Result Address | Standard Address | Rating |
Pradl Innsbruck Tirol Österreich | Pradl 6020 Innsbruck Österreich | Incorrect – Postal Code: The locality has a single postal code, which we should return with the larger locality in our result. |
Heiligkreuz Sölden Tirol Österreich | Heiligkreuz 6450 Sölden Österreich | Correct: Heiligkreuz is a smaller village within Sölden. We need to include the postal code for the larger locality. |
Meidling Österreich
| Meidling 1120 Wien Österreich — | Incorrect – Locality, Postal Code: We should include the larger locality, as . . . . , . Meidling is a part of Wien, and include the postal code, since Meidling only has a singular postal code. |
Sometimes, it can be difficult to determine Next Door and Approximate pin ratings. In particular, this concerns scenarios with multiple street numbers under a shared rooftop, and pinpointing the exact location of stores in shopping malls. We always use the best available evidence in such cases. The more evidence that can be found
to verify a feature’s location, the more precise the pin’s location must be in order to be rated Perfect. Examples of strong evidence are, e.g., street imagery or floor plans.
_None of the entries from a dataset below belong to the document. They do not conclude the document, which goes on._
**src/rtl/div_pkg.sv**
```systemverilog
`default_nettype none
//------------------------------------------------------------------------------
// Package  : div_pkg
// Brief    : Shared FSM encoding and constants for the iterative divider.
// Revision : 1.0
//------------------------------------------------------------------------------
package div_pkg;

  typedef enum logic [1:0] {
    ST_IDLE  = 2'd0,
    ST_BUSY  = 2'd1,
    ST_FIXUP = 2'd2,
    ST_DONE  = 2'd3
  } div_state_t;

  // Replicated across the full width to form the divide-by-zero quotient.
  localparam logic c_DBZ_QUOT_BIT = 1'b1;

endpackage
`default_nettype wire

```
**src/rtl/div_gen_if.sv**
```systemverilog
`default_nettype none
//------------------------------------------------------------------------------
// Interface : div_gen_if
// Brief     : Request/result handshake bundle for div_gen.
// Revision  : 1.0
//------------------------------------------------------------------------------
interface div_gen_if #(
  parameter int WIDTH = 32
);
  import div_pkg::*;

  logic             signed_i;
  logic [WIDTH-1:0] dividend_i;
  logic [WIDTH-1:0] divisor_i;
  logic             in_valid_i;
  logic             in_ready_o;
  logic             annul_i;
  logic [WIDTH-1:0] quot_o;
  logic [WIDTH-1:0] rem_o;
  logic             dbz_o;
  logic             out_valid_o;
  logic             out_ready_i;

  modport master (
    output signed_i, dividend_i, divisor_i, in_valid_i, annul_i, out_ready_i,
    input  in_ready_o, quot_o, rem_o, dbz_o, out_valid_o
  );

  modport slave (
    input  signed_i, dividend_i, divisor_i, in_valid_i, annul_i, out_ready_i,
    output in_ready_o, quot_o, rem_o, dbz_o, out_valid_o
  );

endinterface
`default_nettype wire

```
**src/rtl/div_step.sv**
```systemverilog
`default_nettype none
//------------------------------------------------------------------------------
// Module   : div_step
// Brief    : One combinational restoring-division step.
// Revision : 1.0
//------------------------------------------------------------------------------
module div_step
  import div_pkg::*;
#(
  parameter int WIDTH = 32
) (
  input  logic [WIDTH-1:0] part_rem,
  input  logic [WIDTH-1:0] divisor,
  input  logic             next_bit,
  output logic [WIDTH-1:0] new_rem,
  output logic             quot_bit
);

  logic [WIDTH:0] w_shifted;
  logic [WIDTH:0] w_trial;

  // The partial remainder is always below the divisor, so the shifted value
  // fits in WIDTH+1 bits and the trial MSB is a reliable borrow flag.
  always_comb begin
    w_shifted = {part_rem, next_bit};
    w_trial   = w_shifted - {1'b0, divisor};
    quot_bit  = ~w_trial[WIDTH];
    new_rem   = w_trial[WIDTH] ? w_shifted[WIDTH-1:0] : w_trial[WIDTH-1:0];
  end

endmodule
`default_nettype wire

```
**src/rtl/div_gen.sv**
```systemverilog
`default_nettype none
//------------------------------------------------------------------------------
// Module   : div_gen
// Brief    : Iterative signed/unsigned restoring divider with annul support.
// Revision : 1.0
//------------------------------------------------------------------------------
module div_gen
  import div_pkg::*;
#(
  parameter int WIDTH     = 32,
  parameter int STEP_BITS = 1
) (
  input  logic      clk,
  input  logic      rst,
  div_gen_if.slave  bus
);

  localparam int                 c_STEPS = WIDTH / STEP_BITS;
  localparam int                 c_CNT_W = $clog2(c_STEPS + 1);
  localparam logic [c_CNT_W-1:0] c_LAST  = c_CNT_W'(c_STEPS - 1);
  localparam logic [c_CNT_W-1:0] c_ONE   = c_CNT_W'(1);

  div_state_t         r_state;
  logic [WIDTH-1:0]   r_rem;
  logic [WIDTH-1:0]   r_quot;
  logic [WIDTH-1:0]   r_divisor;
  logic [c_CNT_W-1:0] r_cnt;
  logic               r_signed;
  logic               r_dvd_neg;
  logic               r_sign_xor;
  logic               r_out_valid;
  logic               r_dbz;
  logic [WIDTH-1:0]   r_quot_out;
  logic [WIDTH-1:0]   r_rem_out;

  logic [WIDTH-1:0]   w_rem_chain [STEP_BITS+1];
  logic [STEP_BITS-1:0] w_qbits;
  logic               w_dvd_neg;
  logic               w_dvs_neg;
  logic [WIDTH-1:0]   w_dvd_mag;
  logic [WIDTH-1:0]   w_dvs_mag;

  always_comb begin
    w_dvd_neg = bus.signed_i & bus.dividend_i[WIDTH-1];
    w_dvs_neg = bus.signed_i & bus.divisor_i[WIDTH-1];
    w_dvd_mag = w_dvd_neg ? ('0 - bus.dividend_i) : bus.dividend_i;
    w_dvs_mag = w_dvs_neg ? ('0 - bus.divisor_i)  : bus.divisor_i;
  end

  // r_quot starts as the dividend magnitude; its MSBs feed the step chain and
  // quotient bits shift in at the bottom.
  assign w_rem_chain[0] = r_rem;

  for (genvar k = 0; k < STEP_BITS; k++) begin : g_step
    div_step #(
      .WIDTH(WIDTH)
    ) u_step (
      .part_rem (w_rem_chain[k]),
      .divisor  (r_divisor),
      .next_bit (r_quot[WIDTH-1-k]),
      .new_rem  (w_rem_chain[k+1]),
      .quot_bit (w_qbits[STEP_BITS-1-k])
    );
  end

  always_ff @(posedge clk) begin
    if (rst) begin
      r_state     <= ST_IDLE;
      r_rem       <= '0;
      r_quot      <= '0;
      r_divisor   <= '0;
      r_cnt       <= '0;
      r_signed    <= 1'b0;
      r_dvd_neg   <= 1'b0;
      r_sign_xor  <= 1'b0;
      r_out_valid <= 1'b0;
      r_dbz       <= 1'b0;
      r_quot_out  <= '0;
      r_rem_out   <= '0;
    end else begin
      case (r_state)
        ST_IDLE: begin
          if (bus.in_valid_i && !bus.annul_i) begin
            if (bus.divisor_i == '0) begin
              r_state     <= ST_DONE;
              r_out_valid <= 1'b1;
              r_dbz       <= 1'b1;
              r_quot_out  <= {WIDTH{c_DBZ_QUOT_BIT}};
              r_rem_out   <= bus.dividend_i;
            end else begin
              r_state    <= ST_BUSY;
              r_rem      <= '0;
              r_quot     <= w_dvd_mag;
              r_divisor  <= w_dvs_mag;
              r_signed   <= bus.signed_i;
              r_dvd_neg  <= w_dvd_neg;
              r_sign_xor <= w_dvd_neg ^ w_dvs_neg;
              r_cnt      <= '0;
            end
          end
        end

        ST_BUSY: begin
          if (bus.annul_i) begin
            r_state <= ST_IDLE;
          end else begin
            r_rem  <= w_rem_chain[STEP_BITS];
            r_quot <= {r_quot[WIDTH-STEP_BITS-1:0], w_qbits};
            r_cnt  <= r_cnt + c_ONE;
            if (r_cnt == c_LAST) begin
              r_state <= ST_FIXUP;
            end
          end
        end

        ST_FIXUP: begin
          if (bus.annul_i) begin
            r_state <= ST_IDLE;
          end else begin
            // Remainder sign follows the dividend; most-negative / -1 wraps.
            r_state     <= ST_DONE;
            r_out_valid <= 1'b1;
            r_dbz       <= 1'b0;
            r_quot_out  <= (r_signed && r_sign_xor) ? ('0 - r_quot) : r_quot;
            r_rem_out   <= (r_signed && r_dvd_neg)  ? ('0 - r_rem)  : r_rem;
          end
        end

        ST_DONE: begin
          if (bus.out_ready_i) begin
            r_state     <= ST_IDLE;
            r_out_valid <= 1'b0;
            r_dbz       <= 1'b0;
            r_quot_out  <= '0;
            r_rem_out   <= '0;
          end
        end

        default: begin
          r_state <= ST_IDLE;
        end
      endcase
    end
  end

  assign bus.in_ready_o  = (r_state == ST_IDLE);
  assign bus.out_valid_o = r_out_valid;
  assign bus.dbz_o       = r_dbz;
  assign bus.quot_o      = r_quot_out;
  assign bus.rem_o       = r_rem_out;

endmodule
`default_nettype wire

```
**src/flat_wrapper.sv**
```systemverilog
// flat-port wrapper written by rule: the top's interface ports become plain ports
module div_gen_flat import div_pkg::*;
#(
  parameter int WIDTH     = 32,
  parameter int STEP_BITS = 1
)
  (clk, rst, bus_signed_i, bus_dividend_i, bus_divisor_i, bus_in_valid_i, bus_annul_i, bus_out_ready_i, bus_in_ready_o, bus_quot_o, bus_rem_o, bus_dbz_o, bus_out_valid_o);
  div_gen_if #(.WIDTH(WIDTH)) bus_i ();
  input  logic clk;
  input  logic rst;
  input wire logic [$bits(bus_i.signed_i)-1:0] bus_signed_i;
  input wire logic [$bits(bus_i.dividend_i)-1:0] bus_dividend_i;
  input wire logic [$bits(bus_i.divisor_i)-1:0] bus_divisor_i;
  input wire logic [$bits(bus_i.in_valid_i)-1:0] bus_in_valid_i;
  input wire logic [$bits(bus_i.annul_i)-1:0] bus_annul_i;
  input wire logic [$bits(bus_i.out_ready_i)-1:0] bus_out_ready_i;
  output wire logic [$bits(bus_i.in_ready_o)-1:0] bus_in_ready_o;
  output wire logic [$bits(bus_i.quot_o)-1:0] bus_quot_o;
  output wire logic [$bits(bus_i.rem_o)-1:0] bus_rem_o;
  output wire logic [$bits(bus_i.dbz_o)-1:0] bus_dbz_o;
  output wire logic [$bits(bus_i.out_valid_o)-1:0] bus_out_valid_o;
  assign bus_i.signed_i = bus_signed_i;
  assign bus_i.dividend_i = bus_dividend_i;
  assign bus_i.divisor_i = bus_divisor_i;
  assign bus_i.in_valid_i = bus_in_valid_i;
  assign bus_i.annul_i = bus_annul_i;
  assign bus_i.out_ready_i = bus_out_ready_i;
  assign bus_in_ready_o = bus_i.in_ready_o;
  assign bus_quot_o = bus_i.quot_o;
  assign bus_rem_o = bus_i.rem_o;
  assign bus_dbz_o = bus_i.dbz_o;
  assign bus_out_valid_o = bus_i.out_valid_o;
  div_gen #(.WIDTH(WIDTH), .STEP_BITS(STEP_BITS)) u_core (.clk(clk), .rst(rst), .bus(bus_i));
endmodule
```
Result Type | Perfect | Next Door |
Single Rooftop | Pin falls on the intended rooftop | Pin falls on the next door property |
Example type: Multiple street numbers under one rooftop without shared parking, GL 9.2. Single Rooftop | ||
Result Type | Perfect | Approximate |
Store in a Shopping Mall | With floor plans, street imagery or other strong evidence, the exact location of the result under the shared rooftop can be confirmed | The rest of the connected rooftop and parcel, including all other rooftops that are not the intended one, if they exist |
Example type: One building with single street number and multiple businesses under the rooftop, GL 9.2. Single Rooftop |
Incorrect address listed in the result
In some cases, the listed address might contain an incorrect street number.
According to GL 9. Pin Accuracy, the pin should be a reflection of the result: The location represented by the pin should reflect the result. Pin ratings should be rated individually and not influenced by address or other data. A pin can be correct when other rating components are wrong. In other words: The pin should always fall on the actual location of the POI.
Example: POI is listed as located on Hauptstraße 2. Research shows that the correct address is Hauptstraße 4. If the pin falls on Hauptstraße 2, it is rated Next Door. If it falls on Hauptstraße 4 – the correct address – it is rated Perfect.